Using the data below, output the first line and every line after it up to and including the line containing "CTS: addr[14] /", exactly as written and with nothing added.

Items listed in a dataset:
========
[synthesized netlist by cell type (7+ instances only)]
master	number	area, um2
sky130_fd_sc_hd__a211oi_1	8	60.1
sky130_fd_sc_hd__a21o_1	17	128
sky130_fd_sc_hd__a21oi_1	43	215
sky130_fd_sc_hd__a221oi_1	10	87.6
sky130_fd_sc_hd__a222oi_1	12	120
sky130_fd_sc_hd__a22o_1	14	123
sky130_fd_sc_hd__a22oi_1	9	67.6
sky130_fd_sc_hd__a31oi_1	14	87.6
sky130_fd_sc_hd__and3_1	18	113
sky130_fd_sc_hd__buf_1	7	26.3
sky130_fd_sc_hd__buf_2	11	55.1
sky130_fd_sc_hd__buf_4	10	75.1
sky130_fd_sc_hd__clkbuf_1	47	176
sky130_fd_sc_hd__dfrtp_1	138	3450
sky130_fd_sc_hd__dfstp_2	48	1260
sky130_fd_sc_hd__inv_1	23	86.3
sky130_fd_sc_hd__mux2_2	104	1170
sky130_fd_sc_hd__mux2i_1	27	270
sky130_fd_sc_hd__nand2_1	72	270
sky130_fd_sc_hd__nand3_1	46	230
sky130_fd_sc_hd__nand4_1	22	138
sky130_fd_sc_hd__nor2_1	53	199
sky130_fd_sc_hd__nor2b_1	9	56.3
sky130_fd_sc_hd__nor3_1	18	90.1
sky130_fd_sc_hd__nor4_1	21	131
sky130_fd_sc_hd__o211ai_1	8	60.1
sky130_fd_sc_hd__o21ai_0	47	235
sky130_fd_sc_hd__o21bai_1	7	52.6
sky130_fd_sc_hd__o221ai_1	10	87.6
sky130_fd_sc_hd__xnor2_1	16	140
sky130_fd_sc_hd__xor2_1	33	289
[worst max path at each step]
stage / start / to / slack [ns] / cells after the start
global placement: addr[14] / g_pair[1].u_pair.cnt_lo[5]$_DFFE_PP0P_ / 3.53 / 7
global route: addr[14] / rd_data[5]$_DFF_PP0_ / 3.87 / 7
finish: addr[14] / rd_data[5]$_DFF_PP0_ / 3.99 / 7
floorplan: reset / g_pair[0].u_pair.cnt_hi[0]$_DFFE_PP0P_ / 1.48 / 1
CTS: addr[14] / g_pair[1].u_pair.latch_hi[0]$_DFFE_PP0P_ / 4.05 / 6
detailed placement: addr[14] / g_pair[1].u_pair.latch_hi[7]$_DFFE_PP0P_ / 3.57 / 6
==> config.mk <==
export PLATFORM = sky130hd
export DESIGN_NAME = tsq_seq
export DESIGN_NICKNAME = d
export VERILOG_FILES = /design/src/pkg/tsq_pkg.sv /design/src/hw/tsq_term.sv /design/src/hw/tsq_seq.sv
export SDC_FILE = /design/constraint.sdc
export NUM_CORES = 2
export LEC_CHECK = 0
export ABC_AREA = 0
export BUFFER_PORTS_ARGS = -buffer_cell sky130_fd_sc_hd__buf_4
export CORE_ASPECT_RATIO = 2
export CORE_UTILIZATION = 50
export CTS_CLUSTER_DIAMETER = 40
export DETAILED_ROUTE_END_ITERATION = 8
export PLACE_DENSITY = 0.74
export SYNTH_ARGS = -nofsm -noshare
export SYNTH_HDL_FRONTEND = slang
export SYNTH_SLANG_ARGS = --single-unit
==> constraint.sdc <==
create_clock -name CLK -period 5.75 [get_ports CLK]
set_input_delay 0 -clock CLK [delete_from_list [all_inputs] [get_ports CLK]]
set_output_delay 0 -clock CLK [all_outputs]
set_load 0.03 [all_outputs]
==> src/pkg/tsq_pkg.sv <==
// Constants, field layouts and state types of the trace sequencer.
// Assumes one sample per enabled CLK edge and an AXI4-Lite register port.
package tsq_pkg;
    // Level set and counter sizes
    localparam int LVL_W   = 4;
    localparam int NUM_LVL = 16;
    localparam int DLY_W   = 16;
    localparam int CNT_W   = 16;
    localparam int AXI_AW  = 12;
    localparam int AXI_DW  = 32;
    localparam int STRB_W  = 4;

    localparam logic [LVL_W-1:0] LVL_FIRST = 4'h0;
    localparam logic [LVL_W-1:0] LVL_LAST  = 4'hF;
    localparam logic [LVL_W-1:0] LVL_ONE   = 4'h1;
    localparam logic [CNT_W-1:0] CNT_ZERO  = 16'h0000;
    localparam logic [CNT_W-1:0] CNT_ONE   = 16'h0001;
    localparam logic [CNT_W-1:0] CNT_MAX   = 16'hFFFF;
    localparam logic [DLY_W-1:0] DLY_RST   = 16'h0203;

    // Register map
    localparam logic [AXI_AW-1:0] ADDR_CTRL = 12'h000;
    localparam logic [AXI_AW-1:0] ADDR_STAT = 12'h004;
    localparam logic [AXI_AW-1:0] AREA_LO   = 12'h100;
    localparam logic [AXI_AW-1:0] AREA_HI   = 12'h180;
    localparam int IDX_LSB      = 3;
    localparam int SEL_DLY_BIT  = 2;
    localparam int CTRL_ARM_BIT = 0;
    localparam int STAT_STOP    = 4;
    localparam int STAT_CNT_LSB = 16;
    localparam logic [1:0] RESP_OKAY   = 2'h0;
    localparam logic [1:0] RESP_SLVERR = 2'h2;

    // Match input bit positions, one per condition term
    localparam int M_TRACE = 0;
    localparam int M_ADV   = 1;
    localparam int M_JUMP  = 2;
    localparam int M_STOP  = 3;
    localparam int NUM_TERM = 4;

    typedef enum logic [1:0] {TERM_NEVER, TERM_ALWAYS, TERM_MATCH} tsq_mode_e;
    typedef enum logic [1:0] {QUAL_NONE, QUAL_GT, QUAL_LE, QUAL_EQ} tsq_qual_e;

    typedef struct packed {
        tsq_qual_e qual;
        tsq_mode_e mode;
    } tsq_term_s;

    typedef struct packed {
        logic             count_pat;
        logic [LVL_W-1:0] jump_to;
        tsq_term_s        stop;
        tsq_term_s        jump;
        tsq_term_s        adv;
        tsq_term_s        trace;
    } tsq_lvl_s;

    localparam int CFG_W = $bits(tsq_lvl_s);
    localparam tsq_lvl_s CFG_RST = '0;

    typedef struct packed {
        tsq_lvl_s [NUM_LVL-1:0]            cfg;
        logic [NUM_LVL-1:0][DLY_W-1:0]     dly;
        logic [LVL_W-1:0]                  level;
        logic [CNT_W-1:0]                  count;
        logic                              stopped;
        logic                              store;
        logic                              awready;
        logic                              wready;
        logic                              aw_got;
        logic                              w_got;
        logic [AXI_AW-1:0]                 awaddr;
        logic [AXI_DW-1:0]                 wdata;
        logic [STRB_W-1:0]                 wstrb;
        logic                              bvalid;
        logic [1:0]                        bresp;
        logic                              arready;
        logic                              rvalid;
        logic [AXI_DW-1:0]                 rdata;
        logic [1:0]                        rresp;
    } tsq_state_s;
endpackage
File: src/shared/vdfc_regs.vh
// Register indices, field positions, reset values and constants of the
// video digitizer control block. Byte address = 4 * index on the bus.
`ifndef VDFC_REGS_VH
`define VDFC_REGS_VH

`define IDX_INPUT_CONFIG   8'h05
`define IDX_GAIN_RED       8'h06
`define IDX_GAIN_GREEN     8'h07
`define IDX_GAIN_BLUE      8'h08
`define IDX_OFFSET_RED     8'h09
`define IDX_OFFSET_GREEN   8'h0a
`define IDX_OFFSET_BLUE    8'h0b
`define IDX_OFFSET_LSBS    8'h0c
`define IDX_CLAMP_START_A  8'h14
`define IDX_CLAMP_START_B  8'h15
`define IDX_CLAMP_WIDTH    8'h16
`define IDX_BLACK_CTRL     8'h17
`define IDX_OUTPUT_FORMAT  8'h18
`define IDX_SAMPLE_PHASE   8'h19
`define IDX_CLAMP_EXTRA    8'h23
`define IDX_STATUS         8'h30
`define IDX_DAC_RED        8'h31
`define IDX_DAC_GREEN      8'h32
`define IDX_DAC_BLUE       8'h33

`define CFG_DC_COUPLED     1
`define CFG_COMPONENT      2
`define CFG_CLAMP_ON_COAST 5
`define BLC_DISABLE        0
`define FMT_LEGACY         3
`define FMT_422            4
`define STAT_OVERFLOW      7

`define RST_ZERO           8'h00
`define RST_GAIN           8'h55
`define RST_OFFSET         8'h80
`define RST_START_A        8'h00
`define RST_START_B        8'h10
`define RST_WIDTH          8'h08
`define OFFSET_NOMINAL     8'h80
`define SHIFT_LIMIT        8'h40
`define BLACK_RGB          8'h00
`define BLACK_CHROMA       8'h80
`define DAC_MID            10'h200
`define PHASE_W            6

`endif

File: src/logic/black_level_servo.v
// One channel of the black-level servo driving a 10-bit offset converter.
// Assumes measure pulses once per line and sample is the raw ADC code.
`include "vdfc_regs.vh"

module black_level_servo #(
  parameter DAC_W = 10
) (
  // Clock and reset
  input  wire             clk,
  input  wire             rst_n,
  // Control
  input  wire             auto_en,
  input  wire             measure,
  input  wire [7:0]       sample,
  input  wire [7:0]       target,
  input  wire [DAC_W-1:0] manual,
  // State
  output reg  [DAC_W-1:0] dac_q,
  output reg              locked_q
);

  wire [DAC_W-1:0] dac_max = {DAC_W{1'b1}};

  // Increasing the converter code raises the digitized level.
  always @(posedge clk) begin
    if (!rst_n) begin
      dac_q    <= `DAC_MID;
      locked_q <= 1'b0;
    end else if (!auto_en) begin
      dac_q    <= manual;
      locked_q <= 1'b0;
    end else if (measure) begin
      if (sample > target) begin
        locked_q <= 1'b0;
        if (dac_q != {DAC_W{1'b0}})
          dac_q <= dac_q - 1'b1;
      end else if (sample < target) begin
        locked_q <= 1'b0;
        if (dac_q != dac_max)
          dac_q <= dac_q + 1'b1;
      end else begin
        locked_q <= 1'b1;
      end
    end
  end

endmodule // black_level_servo
### config.mk
export PLATFORM = sky130hd
export DESIGN_NAME = gma_access_map
export DESIGN_NICKNAME = d
export VERILOG_FILES = /design/src/shared/gma_pkg.sv /design/src/gma_access_map.sv
export SDC_FILE = /design/constraint.sdc
export NUM_CORES = 1
export LEC_CHECK = 0
export BUFFER_PORTS_ARGS = -buffer_cell sky130_fd_sc_hd__buf_4
export CORE_UTILIZATION = 25
export CTS_BUF_LIST = sky130_fd_sc_hd__clkbuf_4 sky130_fd_sc_hd__clkbuf_8
export CTS_CLUSTER_SIZE = 12
export DETAILED_ROUTE_END_ITERATION = 6
export SLEW_MARGIN = 15
export SYNTH_ARGS = -nofsm -noshare
export SYNTH_HDL_FRONTEND = slang
export SYNTH_SLANG_ARGS = --single-unit
### constraint.sdc
create_clock -name I_CLK -period 12.6 [get_ports I_CLK]
set_input_delay 1.26 -clock I_CLK [delete_from_list [all_inputs] [get_ports I_CLK]]
set_output_delay 1.26 -clock I_CLK [all_outputs]
set_load 0.05 [all_outputs]
### src/shared/gma_pkg.sv
// constants, types and format helpers for the graphics memory access map
package gma_pkg;
  localparam logic [7:0] BLK_FAM1 = 8'h7F; // 256 KB register block at 01FC0000
  localparam logic [7:0] BLK_RELOC = 8'hFF; // block at 03FC0000
  localparam logic [7:0] BLK_FAM2 = 8'h3F; // block at 00FC0000
  localparam logic [2:0] SUB_HOSTIF0 = 3'h0;
  localparam logic [2:0] SUB_HOSTIF1 = 3'h1;
  localparam logic [2:0] SUB_DISP = 3'h2; // +10000
  localparam logic [2:0] SUB_CAPT = 3'h3; // +18000
  localparam logic [2:0] SUB_DRAW = 3'h6; // +30000
  localparam logic [2:0] SUB_GEOM = 3'h7; // +38000
  localparam logic [15:0] RLS_OFFSET = 16'h005C;
  localparam logic RLS_RESET = 1'b0;
  localparam int REQ_REFRESH = 0;
  localparam int REQ_CAPTURE = 1;
  localparam int REQ_DISPLAY = 2;
  localparam int REQ_HOST = 3;
  localparam int REQ_DRAW = 4;
  localparam int MAX_FRAME = 4096;
  localparam int FRAME_UNIT = 32;
  localparam int MA_N_MIN = 11;
  localparam int MA_COL_MIN = 8;
  localparam int MA_WIDTH = 15;

  typedef enum {WIN_MEM, WIN_HOSTIF, WIN_DISP, WIN_CAPT, WIN_DRAW, WIN_GEOM, WIN_NONE} gma_win_e;

  typedef struct packed {logic alpha; logic [4:0] red; logic [4:0] green; logic [4:0] blue;} gma_pix16_s;
  typedef struct packed {logic alpha; logic [6:0] rsvd; logic [7:0] red; logic [7:0] green; logic [7:0] blue;} gma_pix32_s;
  typedef struct packed {logic [7:0] y1; logic [7:0] cr; logic [7:0] y0; logic [7:0] cb;} gma_ycc_pair_s;
  typedef logic [7:0] gma_index_t;

  // alpha of 16-bit display pixels is the layer-blend flag
  function automatic logic blend_flag16(input gma_pix16_s p);
    return p.alpha;
  endfunction

  // alpha of 16-bit texture/tile pixels is the stencil flag
  function automatic logic stencil_flag16(input gma_pix16_s p);
    return p.alpha;
  endfunction

  // 32-bit layers are host-written only, the drawing engine never makes them
  function automatic logic blend_flag32(input gma_pix32_s p);
    return p.alpha;
  endfunction

  // palette index for layer or cursor pixels
  function automatic gma_index_t palette_index(input logic [31:0] w, input logic [1:0] lane);
    return w[8*lane +: 8];
  endfunction

  // depth bytes per pixel, unsigned
  function automatic logic [1:0] depth_bytes(input logic depth16);
    return depth16 ? 2'h2 : 2'h1;
  endfunction

  // fill flag of pixel x: word x/32, bit x%32
  function automatic logic flag_bit(input logic [31:0] w, input logic [11:0] x);
    return w[x[4:0]];
  endfunction

  // frame dims must be a multiple of 32 and at most 4096
  function automatic logic frame_ok(input logic [12:0] w, input logic [12:0] h);
    return (w <= 13'(MAX_FRAME)) && (h <= 13'(MAX_FRAME)) && (w[4:0] == 5'h0) && (h[4:0] == 5'h0);
  endfunction
endpackage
========
**Written answer:**
[synthesized netlist by cell type (7+ instances only)]
master	number	area, um2
sky130_fd_sc_hd__a211oi_1	8	60.1
sky130_fd_sc_hd__a21o_1	17	128
sky130_fd_sc_hd__a21oi_1	43	215
sky130_fd_sc_hd__a221oi_1	10	87.6
sky130_fd_sc_hd__a222oi_1	12	120
sky130_fd_sc_hd__a22o_1	14	123
sky130_fd_sc_hd__a22oi_1	9	67.6
sky130_fd_sc_hd__a31oi_1	14	87.6
sky130_fd_sc_hd__and3_1	18	113
sky130_fd_sc_hd__buf_1	7	26.3
sky130_fd_sc_hd__buf_2	11	55.1
sky130_fd_sc_hd__buf_4	10	75.1
sky130_fd_sc_hd__clkbuf_1	47	176
sky130_fd_sc_hd__dfrtp_1	138	3450
sky130_fd_sc_hd__dfstp_2	48	1260
sky130_fd_sc_hd__inv_1	23	86.3
sky130_fd_sc_hd__mux2_2	104	1170
sky130_fd_sc_hd__mux2i_1	27	270
sky130_fd_sc_hd__nand2_1	72	270
sky130_fd_sc_hd__nand3_1	46	230
sky130_fd_sc_hd__nand4_1	22	138
sky130_fd_sc_hd__nor2_1	53	199
sky130_fd_sc_hd__nor2b_1	9	56.3
sky130_fd_sc_hd__nor3_1	18	90.1
sky130_fd_sc_hd__nor4_1	21	131
sky130_fd_sc_hd__o211ai_1	8	60.1
sky130_fd_sc_hd__o21ai_0	47	235
sky130_fd_sc_hd__o21bai_1	7	52.6
sky130_fd_sc_hd__o221ai_1	10	87.6
sky130_fd_sc_hd__xnor2_1	16	140
sky130_fd_sc_hd__xor2_1	33	289
[worst max path at each step]
stage / start / to / slack [ns] / cells after the start
global placement: addr[14] / g_pair[1].u_pair.cnt_lo[5]$_DFFE_PP0P_ / 3.53 / 7
global route: addr[14] / rd_data[5]$_DFF_PP0_ / 3.87 / 7
finish: addr[14] / rd_data[5]$_DFF_PP0_ / 3.99 / 7
floorplan: reset / g_pair[0].u_pair.cnt_hi[0]$_DFFE_PP0P_ / 1.48 / 1
CTS: addr[14] / g_pair[1].u_pair.latch_hi[0]$_DFFE_PP0P_ / 4.05 / 6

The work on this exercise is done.